Si les gouvernements démocratiques tuent des innocents pour des raisons politiques, pourquoi ne monteraient-ils pas une cabale contre quelqu'un ? Qu'il soit innocent ou coupable, Strauss-Kahn a été piégé en avance de son procès.

Le Dr Paul Craig Roberts est le père des Reaganomics et l'ancien chef politique au Département du Trésor US. Il est aujourd'hui chroniqueur après avour été rédacteur en chef au Wall Street Journal.
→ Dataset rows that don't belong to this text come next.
module full_adder_8b #(
    parameter int WIDTH = 8
) (
    input  logic             clk,
    input  logic             rst,
    input  logic             in_valid,
    input  logic [WIDTH-1:0] a,
    input  logic [WIDTH-1:0] b,
    input  logic             cin,
    output logic [WIDTH-1:0] s,
    output logic             cout,
    output logic             ovf,
    output logic             zero,
    output logic             out_valid
);
    logic [WIDTH-1:0] sum;
    logic             co;
    logic             ov;
    logic             v;
`ifdef FULL_ADDER_8B_PIPE2_EN
    localparam int LO = WIDTH / 2;
    localparam int HI = WIDTH - LO;
    logic [LO:0]   lc;
    logic [LO-1:0] ls;
    logic [LO-1:0] s1_lo;
    logic          s1_c;
    logic [HI-1:0] s1_a;
    logic [HI-1:0] s1_b;
    logic          s1_v;
    logic [HI:0]   hc;
    logic [HI-1:0] hs;
    assign lc[0] = cin;
    for (genvar i = 0; i < LO; i++) begin : g_lo
        fa_cell u_cell (.a(a[i]), .b(b[i]), .ci(lc[i]), .s(ls[i]), .co(lc[i+1]));
    end
    always_ff @(posedge clk) begin
        if (rst) begin
            s1_v  <= 1'b0;
            s1_lo <= '0;
            s1_c  <= 1'b0;
            s1_a  <= '0;
            s1_b  <= '0;
        end else begin
            s1_v <= in_valid;
            if (in_valid) begin
                s1_lo <= ls;
                s1_c  <= lc[LO];
                s1_a  <= a[WIDTH-1:LO];
                s1_b  <= b[WIDTH-1:LO];
            end
        end
    end
    // high half resumes the chain from the registered low-half carry
    assign hc[0] = s1_c;
    for (genvar j = 0; j < HI; j++) begin : g_hi
        fa_cell u_cell (.a(s1_a[j]), .b(s1_b[j]), .ci(hc[j]), .s(hs[j]), .co(hc[j+1]));
    end
    assign sum = {hs, s1_lo};
    assign co  = hc[HI];
    assign ov  = hc[HI] ^ hc[HI-1];
    assign v   = s1_v;
`else
    logic [WIDTH:0] c;
    assign c[0] = cin;
    for (genvar i = 0; i < WIDTH; i++) begin : g_bit
        fa_cell u_cell (.a(a[i]), .b(b[i]), .ci(c[i]), .s(sum[i]), .co(c[i+1]));
    end
    assign co = c[WIDTH];
    assign ov = c[WIDTH] ^ c[WIDTH-1];
    assign v  = in_valid;
`endif
    always_ff @(posedge clk) begin
        if (rst) begin
            s         <= '0;
            cout      <= 1'b0;
            ovf       <= 1'b0;
            zero      <= 1'b1;
            out_valid <= 1'b0;
        end else begin
            out_valid <= v;
            if (v) begin
                s    <= sum;
                cout <= co;
                ovf  <= ov;
                zero <= (sum == '0);
            end
        end
    end
endmodule

### config.mk
export PLATFORM = sky130hd
export DESIGN_NAME = full_adder_8b
export DESIGN_NICKNAME = d
export VERILOG_FILES = /design/src/rtl/full_adder_8b.sv
export SDC_FILE = /design/constraint.sdc
export NUM_CORES = 1
export LEC_CHECK = 0
export BUFFER_PORTS_ARGS = -buffer_cell sky130_fd_sc_hd__buf_2
export CAP_MARGIN = 5
export CORE_MARGIN = 1.5
export CORE_UTILIZATION = 40
export CTS_BUF_LIST = sky130_fd_sc_hd__clkbuf_4 sky130_fd_sc_hd__clkbuf_8
export DETAILED_ROUTE_END_ITERATION = 7
export GPL_ROUTABILITY_DRIVEN = 0
export PLACE_DENSITY_LB_ADDON = 0.25
export SKIP_LAST_GASP = 1
export SLEW_MARGIN = 20
export SYNTH_ARGS = -nofsm -noshare
export SYNTH_HDL_FRONTEND = slang
export SYNTH_SLANG_ARGS = --single-unit
### constraint.sdc
create_clock -name clk -period 4.6 [get_ports clk]
set_clock_uncertainty 0.05 [all_clocks]
set_input_delay 0.92 -clock clk [delete_from_list [all_inputs] [get_ports clk]]
set_output_delay 0.92 -clock clk [all_outputs]
set_load 0.005 [all_outputs]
Traduction : [JFG-QuestionsCritiques]


Notes :
_____________________

[1] Kristin Davis: La maquerelle de Manhattan "qui fournissait des escortes à Dominique Strauss-Kahn", par Andrew Hough, The Telegraph, 19 mai 2011

[2] http://www.marketwatch.com/story/imf-bombshell-age-of-america-about-to-end-2011-04-25

[3] Alex Jones (Alexander Emerick Jones) est un animateur de radio, réalisateur et acteur américain. Il anime le réseau PrisonPlanet. La presse le décrit comme proche de l'extrême droite, conservateur et théoricien du complot. Il se considère lui-même comme libertarien ainsi que paléo-conservateur et constitutionnaliste, il rejette la proximité qui lui est attribué avec l'extrême droite.

[4] Alexander Cockburn, DSK a-il été victime d'un coup monté ?, CounterPunch, le 20 mai 2011.